One of the biggest hidden pains of building products with AI coding agents is regression testing.
A new feature written by an agent can quietly break existing functionality and wipe out days of effort. I’ve run into this multiple times.
The problem isn’t feature velocity. It’s stability.
My solution: use structured Skills for testing and documentation.
First, a quick primer.
Test cases are foundational to the Software Development Life Cycle (SDLC). Well-written test cases can often replace complex feature or requirement documents.
Once code is written, you typically perform:
1. Unit testing — validates the functionality of a single module or feature
2. Integration testing — ensures different modules work correctly together.
3.Regression testing — confirms that new changes haven’t broken existing functionality.
In many early-stage products, most of this testing is manual. Let’s assume a simple CI/CD pipeline and manual test execution for this discussion.
Here’s how I use Skills:
For large features, I create a detailed, phase-wise plan. After each phase, structured test cases are generated and stored alongside the plan. Test execution logs are maintained in the same file.

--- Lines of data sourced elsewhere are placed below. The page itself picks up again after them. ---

## src/memCtrl_defines.svh

```systemverilog
`ifndef MEMCTRL_DEFINES_SVH
`define MEMCTRL_DEFINES_SVH

// byte address seen by both requestors
`define MEM_ADDR_W 16

// instruction and data word
`define DATA_W 32

// ram is one byte wide
`define BYTE_W 8

// ram index bits, upper address bits are dropped
`define RAM_ADDR_W 10
`define RAM_DEPTH (1 << `RAM_ADDR_W)

// holds a byte count of 1, 2 or 4
`define LEN_W 3

`endif
```

## src/memCtrl_pkg.sv

```systemverilog
`include "memCtrl_defines.svh"

package memCtrl_pkg;

    typedef enum logic [1:0] {
        opIdle  = 2'd0,
        opFetch = 2'd1,
        opLoad  = 2'd2,
        opStore = 2'd3
    } memOp_t;

    // zero means the port is free
    typedef enum logic [1:0] {
        ownNone  = 2'b00,
        ownData  = 2'b01,
        ownFetch = 2'b10
    } portOwner_t;

    typedef struct packed {
        memOp_t                 op;
        logic [`MEM_ADDR_W-1:0] addr;
        logic [`LEN_W-1:0]      len;
        logic [`DATA_W-1:0]     wdata;
    } memReq_t;

    // travels alongside the byte coming back from the ram
    typedef struct packed {
        logic       valid;
        memOp_t     op;
        logic [1:0] lane;
        logic       last;
    } byteTag_t;

endpackage

```

## src/memReqDecode.sv

```systemverilog
`timescale 1ns/1ps
`include "memCtrl_defines.svh"

module memReqDecode (
    input  logic                     clk,
    input  logic                     rst,
    input  logic                     i_fetchEn,
    input  logic [`MEM_ADDR_W-1:0]   i_fetchAddr,
    input  logic                     i_dataEn,
    input  logic                     i_dataStore,
    input  logic [`LEN_W-1:0]        i_dataLen,
    input  logic [`MEM_ADDR_W-1:0]   i_dataAddr,
    input  logic [`DATA_W-1:0]       i_dataWdata,
    input  logic                     i_seqReady,
    input  logic                     i_seqFinish,
    output memCtrl_pkg::memReq_t     o_req,
    output logic                     o_reqLoad,
    output memCtrl_pkg::portOwner_t  o_portOwner
);

    memCtrl_pkg::memReq_t nextReq;
    logic                 accept;
    // finish delayed to the done cycle
    logic [1:0]           finPipe;

    // port is free only when nobody owns it
    assign accept = i_seqReady && (o_portOwner == memCtrl_pkg::ownNone)
                    && (i_dataEn || i_fetchEn);

    // data side wins a tie
    always_comb begin
        if (i_dataEn) begin
            nextReq.op    = i_dataStore ? memCtrl_pkg::opStore : memCtrl_pkg::opLoad;
            nextReq.addr  = i_dataAddr;
            nextReq.len   = i_dataLen;
            nextReq.wdata = i_dataWdata;
        end else begin
            nextReq.op    = memCtrl_pkg::opFetch;
            nextReq.addr  = i_fetchAddr;
            nextReq.len   = `LEN_W'd4;
            nextReq.wdata = '0;
        end
    end

    always_ff @(posedge clk) begin
        if (accept) begin
            o_req <= nextReq;
        end
    end

    // owner is held until the done pulse has gone out, so a requestor
    // still holding its enable in the done cycle cannot be taken again
    always_ff @(posedge clk) begin
        if (rst) begin
            o_reqLoad   <= 1'b0;
            o_portOwner <= memCtrl_pkg::ownNone;
            finPipe     <= '0;
        end else begin
            o_reqLoad <= accept;
            finPipe   <= {finPipe[0], i_seqFinish};
            if (accept) begin
                o_portOwner <= i_dataEn ? memCtrl_pkg::ownData : memCtrl_pkg::ownFetch;
            end else if (finPipe[1]) begin
                o_portOwner <= memCtrl_pkg::ownNone;
            end
        end
    end

endmodule

```
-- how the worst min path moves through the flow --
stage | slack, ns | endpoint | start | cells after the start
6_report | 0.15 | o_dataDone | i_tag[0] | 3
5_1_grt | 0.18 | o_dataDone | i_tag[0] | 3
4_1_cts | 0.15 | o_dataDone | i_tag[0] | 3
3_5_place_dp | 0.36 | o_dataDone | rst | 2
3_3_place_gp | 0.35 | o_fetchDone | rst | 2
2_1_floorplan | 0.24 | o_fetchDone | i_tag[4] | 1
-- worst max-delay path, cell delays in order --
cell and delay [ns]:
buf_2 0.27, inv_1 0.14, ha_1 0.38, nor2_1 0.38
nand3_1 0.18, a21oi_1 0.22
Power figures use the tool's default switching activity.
## src/memCtrl_defines.svh

```systemverilog
`ifndef MEMCTRL_DEFINES_SVH
`define MEMCTRL_DEFINES_SVH

// byte address seen by both requestors
`define MEM_ADDR_W 16

// instruction and data word
`define DATA_W 32

// ram is one byte wide
`define BYTE_W 8

// ram index bits, upper address bits are dropped
`define RAM_ADDR_W 10
`define RAM_DEPTH (1 << `RAM_ADDR_W)

// holds a byte count of 1, 2 or 4
`define LEN_W 3

`endif
```

## src/memCtrl_pkg.sv

```systemverilog
`include "memCtrl_defines.svh"

package memCtrl_pkg;

    typedef enum logic [1:0] {
        opIdle  = 2'd0,
        opFetch = 2'd1,
        opLoad  = 2'd2,
        opStore = 2'd3
    } memOp_t;

    // zero means the port is free
    typedef enum logic [1:0] {
        ownNone  = 2'b00,
        ownData  = 2'b01,
        ownFetch = 2'b10
    } portOwner_t;

    typedef struct packed {
        memOp_t                 op;
        logic [`MEM_ADDR_W-1:0] addr;
        logic [`LEN_W-1:0]      len;
        logic [`DATA_W-1:0]     wdata;
    } memReq_t;

    // travels alongside the byte coming back from the ram
    typedef struct packed {
        logic       valid;
        memOp_t     op;
        logic [1:0] lane;
        logic       last;
    } byteTag_t;

endpackage

```

## src/memByteSequencer.sv

```systemverilog
`timescale 1ns/1ps
`include "memCtrl_defines.svh"

module memByteSequencer (
    input  logic                    clk,
    input  logic                    rst,
    input  logic                    i_rdy,
    input  logic                    i_ioBufferFull,
    input  memCtrl_pkg::memReq_t    i_req,
    input  logic                    i_reqLoad,
    output logic                    o_seqReady,
    output logic                    o_seqFinish,
    output logic [`MEM_ADDR_W-1:0]  o_ramAddr,
    output logic                    o_ramWe,
    output logic [`BYTE_W-1:0]      o_ramWdata,
    output memCtrl_pkg::byteTag_t   o_tag
);

    typedef enum logic {
        seqIdle = 1'b0,
        seqBusy = 1'b1
    } seqState_t;

    seqState_t  state;
    logic [1:0] count;
    logic       step;
    logic       issue;
    logic       lastByte;

    // the only place the stall condition is looked at
    assign step     = i_rdy && !i_ioBufferFull;
    assign issue    = (state == seqBusy) && step;
    assign lastByte = ({1'b0, count} == (i_req.len - `LEN_W'd1));

    assign o_seqReady  = (state == seqIdle) && step;
    assign o_seqFinish = issue && lastByte;

    // address holds still while stalled
    assign o_ramAddr  = i_req.addr + `MEM_ADDR_W'(count);
    assign o_ramWe    = issue && (i_req.op == memCtrl_pkg::opStore);
    // little endian, lane 0 is the low byte
    assign o_ramWdata = i_req.wdata[count * `BYTE_W +: `BYTE_W];

    always_ff @(posedge clk) begin
        if (rst) begin
            state <= seqIdle;
            count <= '0;
        end else begin
            case (state)
                seqIdle: begin
                    if (i_reqLoad) begin
                        state <= seqBusy;
                        count <= '0;
                    end
                end
                seqBusy: begin
                    if (step) begin
                        count <= count + 2'd1;
                        if (lastByte) begin
                            state <= seqIdle;
                        end
                    end
                end
                default: begin
                    state <= seqIdle;
                end
            endcase
        end
    end

    // one cycle behind the address, lines up with ram read data
    always_ff @(posedge clk) begin
        if (rst) begin
            o_tag.valid <= 1'b0;
        end else begin
            o_tag.valid <= issue;
            o_tag.op    <= i_req.op;
            o_tag.lane  <= count;
            o_tag.last  <= lastByte;
        end
    end

endmodule

```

But the real leverage comes later.
In one example, I was building a dashboard for AI Personas so users could track what their agents were doing while they focused on other work. All test cases and execution logs were captured during development.
On subsequent iterations, coding agents extract the full test history and automatically generate a regression checklist. Because execution logs already exist, the agent can focus on real historical breakpoints instead of hallucinating edge cases.
You can go further:
Add an impact analysis step inside the Skill to prioritize affected requirements.
Log every PR and commit automatically.
Maintain structured change history for easier rollback.